Q: So if you knew that the Dallins were working in the Public Library, would you have nevertheless allowed this meeting to take place in the vicinity of the Public Library?

Soble: Yes.

Q: That is good espionage practice?

Soble: I am sorry. I would still—I wonder very much about your previous question which you did not repeat, that the Dallins knew about Zborowski was infiltrating the Trotsky movement. I never said anything like that.

Q: That question has been withdrawn, Mr. Soble, let me rephrase the question that has not been answered. In the light of your experience with the NKVD would you tell me whether it is good practice under the custom of the NKVD to meet your informers in the place where the people who are being informed against are working?
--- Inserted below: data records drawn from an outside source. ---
## config.mk

```make
export PLATFORM = sky130hd
export DESIGN_NAME = clock_alarm_core
export DESIGN_NICKNAME = d
export VERILOG_FILES = /design/src/rtl/clock_pkg.sv /design/src/rtl/bcd_field_cnt.sv /design/src/rtl/clock_alarm_core.sv
export SDC_FILE = /design/constraint.sdc
export NUM_CORES = 1
export LEC_CHECK = 0
export ABC_AREA = 1
export CAP_MARGIN = 40
export CORE_MARGIN = 4
export CORE_UTILIZATION = 57
export DETAILED_ROUTE_END_ITERATION = 10
export PLACE_DENSITY = 0.77
export SLEW_MARGIN = 20
export SYNTH_ARGS = -nofsm -noshare
export SYNTH_HDL_FRONTEND = slang
export SYNTH_SLANG_ARGS = --single-unit
```

## constraint.sdc

```tcl
create_clock -name clk -period 3.4 [get_ports clk]
set_input_delay 0.34 -clock clk [delete_from_list [all_inputs] [get_ports clk]]
set_output_delay 0.34 -clock clk [all_outputs]
set_load 0.03 [all_outputs]
```
[src/rtl/prog_loader.sv]
// Boot-time loader: assembles a little-endian byte stream into 32-bit words for the
// instruction/data BRAM write ports and keeps the core stalled until a GO command.
module prog_loader #(
  parameter int DATA_WIDTH = 32,
  parameter int ADDR_WIDTH = 10,
  parameter int MAX_WORDS  = 256
) (
  input  logic                  clk,
  input  logic                  rst,
  input  logic [7:0]            in_dat,
  input  logic                  in_valid,
  output logic                  in_ready,
  output logic [ADDR_WIDTH-1:0] i_w_addr,
  output logic [DATA_WIDTH-1:0] i_w_dat,
  output logic                  i_w_enb,
  output logic [ADDR_WIDTH-1:0] d_w_addr,
  output logic [DATA_WIDTH-1:0] d_w_dat,
  output logic                  d_w_enb,
  output logic                  cpu_stall,
  output logic                  load_done,
  output logic                  load_err,
  output logic [8:0]            words_loaded
);

  localparam logic [7:0] CMD_INSTR = 8'h49;
  localparam logic [7:0] CMD_DATA  = 8'h44;
  localparam logic [7:0] CMD_GO    = 8'h47;

  typedef enum logic [2:0] {
    IDLE,
    CNT_LO,
    CNT_HI,
    PAYLOAD,
    WRITE,
    RUN,
    ERR
  } state_t;

  state_t      state, next_state;
  logic        accept;
  logic        target_data;
  logic [7:0]  count_lo;
  logic [15:0] count;
  logic [15:0] count_full;
  logic [15:0] index;
  logic [1:0]  byte_cnt;
  logic [23:0] asm_word;
  logic [31:0] full_word;
  logic [ADDR_WIDTH-1:0] word_addr;

  assign accept     = in_valid && in_ready;
  assign count_full = {in_dat, count_lo};
  assign full_word  = {in_dat, asm_word};
  assign word_addr  = ADDR_WIDTH'({index, 2'b00});

  assign cpu_stall = (state != RUN);
  assign load_done = (state == RUN);
  assign load_err  = (state == ERR);

  always_ff @(posedge clk or posedge rst) begin
    if (rst) begin
      state <= IDLE;
    end else begin
      state <= next_state;
    end
  end

  always_comb begin
    next_state = state;
    in_ready   = 1'b1;
    case (state)
      IDLE: begin
        if (accept) begin
          case (in_dat)
            CMD_INSTR, CMD_DATA: next_state = CNT_LO;
            CMD_GO:              next_state = RUN;
            default:             next_state = ERR;
          endcase
        end
      end
      CNT_LO: begin
        if (accept) next_state = CNT_HI;
      end
      CNT_HI: begin
        if (accept) begin
          if (count_full == 16'd0) begin
            next_state = IDLE;
          end else if (count_full > 16'(MAX_WORDS)) begin
            next_state = ERR;
          end else begin
            next_state = PAYLOAD;
          end
        end
      end
      PAYLOAD: begin
        if (accept && byte_cnt == 2'd3) next_state = WRITE;
      end
      WRITE: begin
        in_ready = 1'b0;
        if (index + 16'd1 == count) begin
          next_state = IDLE;
        end else begin
          next_state = PAYLOAD;
        end
      end
      RUN: begin
        in_ready = 1'b0;
      end
      ERR: begin
        next_state = ERR;
      end
      default: begin
        next_state = ERR;
      end
    endcase
  end

  // Write port registers load on the last payload byte so the enable pulse
  // coincides with the single WRITE cycle; addr/dat hold between pulses.
  always_ff @(posedge clk or posedge rst) begin
    if (rst) begin
      target_data  <= 1'b0;
      count_lo     <= '0;
      count        <= '0;
      index        <= '0;
      byte_cnt     <= '0;
      asm_word     <= '0;
      words_loaded <= '0;
      i_w_addr     <= '0;
      i_w_dat      <= '0;
      i_w_enb      <= 1'b0;
      d_w_addr     <= '0;
      d_w_dat      <= '0;
      d_w_enb      <= 1'b0;
    end else begin
      i_w_enb <= 1'b0;
      d_w_enb <= 1'b0;
      case (state)
        IDLE: begin
          if (accept && (in_dat == CMD_INSTR || in_dat == CMD_DATA)) begin
            target_data  <= (in_dat == CMD_DATA);
            words_loaded <= '0;
            index        <= '0;
          end
        end
        CNT_LO: begin
          if (accept) count_lo <= in_dat;
        end
        CNT_HI: begin
          if (accept) begin
            count    <= count_full;
            byte_cnt <= '0;
          end
        end
        PAYLOAD: begin
          if (accept) begin
            byte_cnt <= byte_cnt + 2'd1;
            if (byte_cnt == 2'd3) begin
              if (target_data) begin
                d_w_enb  <= 1'b1;
                d_w_addr <= word_addr;
                d_w_dat  <= DATA_WIDTH'(full_word);
              end else begin
                i_w_enb  <= 1'b1;
                i_w_addr <= word_addr;
                i_w_dat  <= DATA_WIDTH'(full_word);
              end
            end else begin
              asm_word[{byte_cnt, 3'b000} +: 8] <= in_dat;
            end
          end
        end
        WRITE: begin
          index        <= index + 16'd1;
          words_loaded <= words_loaded + 9'd1;
        end
        default: begin
        end
      endcase
    end
  end

endmodule

[config.mk]
export PLATFORM = sky130hd
export DESIGN_NAME = prog_loader
export DESIGN_NICKNAME = d
export VERILOG_FILES = /design/src/rtl/prog_loader.sv
export SDC_FILE = /design/constraint.sdc
export NUM_CORES = 1
export LEC_CHECK = 0
export CAP_MARGIN = 20
export CORE_MARGIN = 3
export CORE_UTILIZATION = 54
export DETAILED_ROUTE_END_ITERATION = 10
export GPL_ROUTABILITY_DRIVEN = 0
export PLACE_DENSITY = 0.83
export SYNTH_ARGS = -nofsm -noshare
export SYNTH_HDL_FRONTEND = slang
export SYNTH_SLANG_ARGS = --single-unit
export TNS_END_PERCENT = 1
[constraint.sdc]
create_clock -name clk -period 7.9 [get_ports clk]
set_input_delay 2.37 -clock clk [delete_from_list [all_inputs] [get_ports clk]]
set_output_delay 2.37 -clock clk [all_outputs]
set_load 0.005 [all_outputs]
* Word level (Yosys, flattened, before mapping)
Cells that the tools add are included.
** Word-level totals
- Register bits after elaboration :: 161
- Bits in latches :: 0
- Memory bits (writable) :: 0
- Bits in read-only memories :: 0
- Output and inout bits :: 99
- Logic and storage cells :: 87
- Memories kept :: 0
** Operators by class
- Add/sub/neg operators :: 4
- Multiply operators :: 0
- Divide/modulo/power cells :: 0
- Magnitude comparators :: 1
- Equality and inequality tests :: 18
- Shift-type cells :: 2
- Multiplexer cells :: 26
- Bitwise gates (word level) :: 3
- Reduce and logical (&&, ||, !) cells :: 19
** Operator list (number)
- case mux 16 bit (2 select lines) :: 1
- bitwise mux 24 bit :: 1
- == test 8 x 7 -> 1 bit (second input constant) :: 3
- variable shift 8 x 7 -> 24 bit (first input constant) :: 1
- variable part select 8 x 7 -> 24 bit :: 1
- two-way mux 3 bit :: 6
- case mux 3 bit (6 select lines) :: 1
- case mux 9 bit (2 select lines) :: 1
- adder 16 x 1 -> 16 bit (second input constant) :: 1
- == test 16 bit :: 1
- > comparator 16 x 9 -> 1 bit (second input constant) :: 1
- zero test 16 bit :: 1
- two-way mux 16 bit :: 1
- != test 2 bit (second input constant) :: 6
- adder 9 x 1 -> 9 bit (second input constant) :: 1
- == test 3 bit (second input constant) :: 3
- two-way mux 1 bit :: 9
- two-way mux 9 bit :: 1
- AND reduction 2 bit :: 4
- AND reduction 4 bit :: 2
- negator 5 -> 7 bit :: 1
- == test 3 x 2 -> 1 bit (second input constant) :: 2
- two-way mux 2 bit :: 3
- case mux 3 bit (2 select lines) :: 1
- other kinds (13) :: 20

* Logic depth before layout (Yosys ltp)
Gate-level depths: netlist (run 1).
- Depth after elaboration :: 7
- Gate-level depth with buffers :: 9
- Mapped depth without buffers :: 7

* Worst setup path before layout (run 1)
OpenSTA, ideal clock, no wires.
- Kind :: input -> register
- From :: in in_dat[5]
- To :: reg index[15]
- Setup time :: 132 ps
- Data arrival time :: 3836 ps
- Path slack :: 3933 ps
- Stages on the path :: 8
- Cells stage by stage :: clkbuf_2 > or4b_4 > a211o_1 > nor2b_2 > nor2_2 > buf_6 > o21ai_1 > o31ai_1
** Between the ends
- Cells in the longest elaborated chain, start to end :: 5
- Elaborated cells between the ends (all ways) :: 6
- Those cells by class :: eq/ne: 3; reduce/logical: 3
** Ends and longest elaborated chain
- start: declaration :: RTL line 10 : input logic [7:0] in_dat,
- == test 8 x 7 -> 1 bit :: RTL line 140 : if (accept && (in_dat == CMD_INSTR || in_dat == CMD_DATA)) begin
- logical OR 1 bit (*) :: RTL line 140
- logical AND 1 bit (*) :: RTL line 140
- != test 2 bit (no source line) (*)
- AND reduction 2 bit (no source line) (*)
- end signal: assignment :: RTL line 174 : index <= index + 16'd1;
- end: declaration :: RTL line 45 : logic [15:0] index;
Mark *: on every way between the ends. The rest lies on a longest branch, timed or not.
A chain may end at the register's enable or synchronous reset.

* Worst setup path after layout (run 1)
- From :: in in_valid
- To :: reg i_w_dat[2]
** Between the ends
- Cells in the longest elaborated chain, start to end :: 2
** Ends and longest elaborated chain
- start: declaration :: RTL line 11 : input logic in_valid,
- logical AND 1 bit :: RTL line 51 : assign accept = in_valid && in_ready;
- AND reduction 4 bit (no source line)
- end signal: assignment :: RTL line 166 : i_w_dat <= DATA_WIDTH'(full_word);
- end: declaration :: RTL line 14 : output logic [DATA_WIDTH-1:0] i_w_dat,
Every way passes these cells.

==> results of run 1 <==
==> area by class of cell <==
class	instances	area, um^2	area share (%)
clock buffer	18	439	4.81
inverter	9	38.8	0.425
tap	172	215	2.36
timing repair buffer	111	1140	12.4
clock inverter	13	234	2.56
multi-input combinational	421	3030	33.2
sequential	161	4030	44.1
==> metal layers <==
| layer | share of wire [%] | up-vias | routed length, um | track usage (%) |
|---|---|---|---|---|
| li1 | - | 2404 | - | - |
| met1 | 42 | 2719 | 7190 | 30.0 |
| met2 | 52 | 197 | 8900 | 41.5 |
| met3 | 4.2 | 36 | 716 | 4.84 |
| met4 | 2.1 | 0 | 360 | 8.68 |
| met5 | 0 | - | 0 | 0 |
==> final timing paths <==
path,start,cells past startpoint,endpoint
min reg2reg,words_loaded[8]$_DFFE_PP0P_,1,words_loaded[8]$_DFFE_PP0P_
max,in_valid,8,i_w_dat[2]$_DFFE_PP0P_
min,words_loaded[8]$_DFFE_PP0P_,1,words_loaded[8]$_DFFE_PP0P_
max in group asynchronous,rst,3,words_loaded[6]$_DFFE_PP0P_
max reg2reg,index[0]$_DFFE_PP0P_,7,state[0]$_DFFE_PP0P_
min in group asynchronous,rst,2,i_w_dat[2]$_DFFE_PP0P_
==> worst max-delay path: cells and delay by family <==
| family | cells | cell delay [ps] |
|---|---|---|
| buffers and inverters | 2 | 760 |
| AND/OR/NAND/NOR | 5 | 1360 |
| multiplexers | 1 | 360 |
==> cell families (layout without fill, tap and decap cells) <==
family,Yosys count,in the layout
other,1,4
XOR/XNOR,21,21
flip-flops,161,161
multiplexers,105,105
buffers and inverters,53,151
AO/OA/AOI/OAI,111,111
AND/OR/NAND/NOR,173,173
adder cells (fa/ha/maj),7,7
==> flip-flops by register name, indices dropped and copies added, names as in the netlist <==
register      flops
i_w_dat          32
d_w_addr          8
words_loaded      9
i_w_enb           1
i_w_addr          8
asm_word         24
index            16
d_w_enb           1
count            16
count_lo          8
d_w_dat          32
target_data       1
state             3
byte_cnt          2
==> through the flow <==
| stage | area, um^2 | utilization, % | total power, mW | setup slack, ps |
|---|---|---|---|---|
| 2_1_floorplan | 7320 | - | 0.894 | 1180 |
| 3_3_place_gp | 8390 | 64.9 | 0.911 | 2870 |
| 3_5_place_dp | 8420 | 65.1 | 0.914 | 2730 |
| 4_1_cts | 9090 | 70.3 | 1.84 | 3140 |
| 5_1_grt | 9130 | 70.6 | 1.88 | 3230 |
| 6_report | 9130 | 70.6 | 1.83 | 3340 |
==> placed cells by master (no fill, tap or decap), types with 7 or more instances in the layout <==
master / instances
dfrtp_1: 161
a21oi_1: 7
nand2_1: 80
o21ai_1: 15
clkdlybuf4s50_1: 105
o31ai_1: 8
mux2_2: 104
ha_1: 7
nor2_1: 23
xor2_1: 8
and3_1: 7
o21ai_0: 49
inv_1: 8
nand3_1: 13
clkbuf_16: 17
xnor2_1: 11
==> power by group through the flow <==
stage	sequential [mW]	combinational (mW)	clock, mW
floorplan	0.853	0.0410	0
global placement	0.855	0.0555	0
detailed placement	0.856	0.0576	0
CTS	0.841	0.0586	0.937
global route	0.842	0.0644	0.973
finish	0.841	0.0581	0.930
[config.mk]
export PLATFORM = sky130hd
export DESIGN_NAME = port_a_ctrl
export DESIGN_NICKNAME = d
export VERILOG_FILES = /design/src/rtl/port_a_ctrl.sv
export SDC_FILE = /design/constraint.sdc
export NUM_CORES = 1
export LEC_CHECK = 0
export BUFFER_PORTS_ARGS = -buffer_cell sky130_fd_sc_hd__buf_4
export CAP_MARGIN = 10
export CORE_MARGIN = 1
export CORE_UTILIZATION = 38
export CTS_CLUSTER_SIZE = 25
export DETAILED_ROUTE_END_ITERATION = 7
export PLACE_DENSITY = 0.67
export SYNTH_ARGS = -nofsm -noshare
export SYNTH_HDL_FRONTEND = slang
export SYNTH_SLANG_ARGS = --single-unit
[constraint.sdc]
create_clock -name clk -period 1.4 [get_ports clk]
set_input_delay 0.28 -clock clk [delete_from_list [all_inputs] [get_ports clk]]
set_output_delay 0.28 -clock clk [all_outputs]
set_load 0.02 [all_outputs]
Mr. Kantor: Objection, your honor.

Judge Cashin: I don’t see the materiality or the competency of that question.

Mr. Nathan: I will withdraw it, your honor.

And that is how far it got. Nathan changed his line of cross-examination following the objections of the assistant US attorney and the “guidance” of the judge. But in the brief exchange he had opened up a sinister new twist to the Zborowski affair. Here was Zborowski’s own defense lawyer revealing that while his client was meeting the GPU on the steps of the New York Public Library, his closest friends, and the people he was informing on, were inside the library. He then asked Soble “did you know whether or not the Dallins knew that Mr. Zborowski was infiltrating the Trotsky movement?”

Soble never got a chance to answer the question, though he was clearly puzzled by it. It is a question that remains unanswered to this day. If the Dallins did know Zborowski was a Stalinist spy in the Trotskyist movement, they never let on until much later. About ten years later. And then they reacted with shock and indignation. Mr. and Mrs. Dallin said that they first got wind that Zborowski was a GPU agent in 1954. “He lived for about a year in the same building,” Mrs. Dallin told the Senate subcommittee in 1956, “and, you see, naturally, I didn’t suspect him of being an agent. And the first time when I found out really that he was an agent was the beginning of 1954, when this same ex-high ranking official of the NKVD had met Mr. Dallin and told him. When Mr. Dallin came home, I refused to believe. I said, ‘It can’t be. It must be a misunderstanding’.”

In the concluding stages of his testimony against Zborowski in the New York Federal Court, Soble made an extraordinary claim about what Zborowski had told him. He was testifying about Zborowski’s “psychological attitudes,” when he said:

I want to psychologically explain these things why I was mined up by Zborowski’s attitude. He gave plenty of information, but abundant information he gave about the Menshevik here, about Professor Dallin, and Professor Dallin’s wife. He was close friends, I mean, through coming in here, as I understand, an affidavit that he was already friendly with them in France, and so on, and then he informed about all the discussions and wings, different wings among the Mensheviki, and the some thing among the communists, about the Mensheviki and the left-wing of the Mensheviki, and Dan.

Q: Is that Theodore Dan?

Soble: I think the late Theodore Dan.[1] And he informed about Boris Nicolaevsky.[2] He informed about Professor Dallin with a special angle where he insisted a few times—nobody asked him about it. Toward Dallin he had a special angle, I say. He, Zborowski, said that he is only a Menshevik but he is working with the Secret Service in Washington. Nobody asked him for this information, nobody thought about it. He, Zborowski, said that he is sure of it, but he knows the Dallin family very well and was very close to them, and he knows that he is going very often on trips to Washington. I still asked myself, and the Russians asked even why, when a man makes, I mean trips to Washington, does this prove that he is working with the Secret Service? I mean, everybody can make a trip to Washington and not have anything to do with it. He said he knows better, that they should take this into consideration.


[1]

Theodore Dan was a leading Menshevik who led an anti-communist campaign against the soviet union as an emigre after the October Revolution.

[2]

Boris Nicolaevsky: A Menshevik exile in Paris and head of the International Institute of Social History from which part of Trotsky’s archives were stolen by the GPU on November 6, 1936.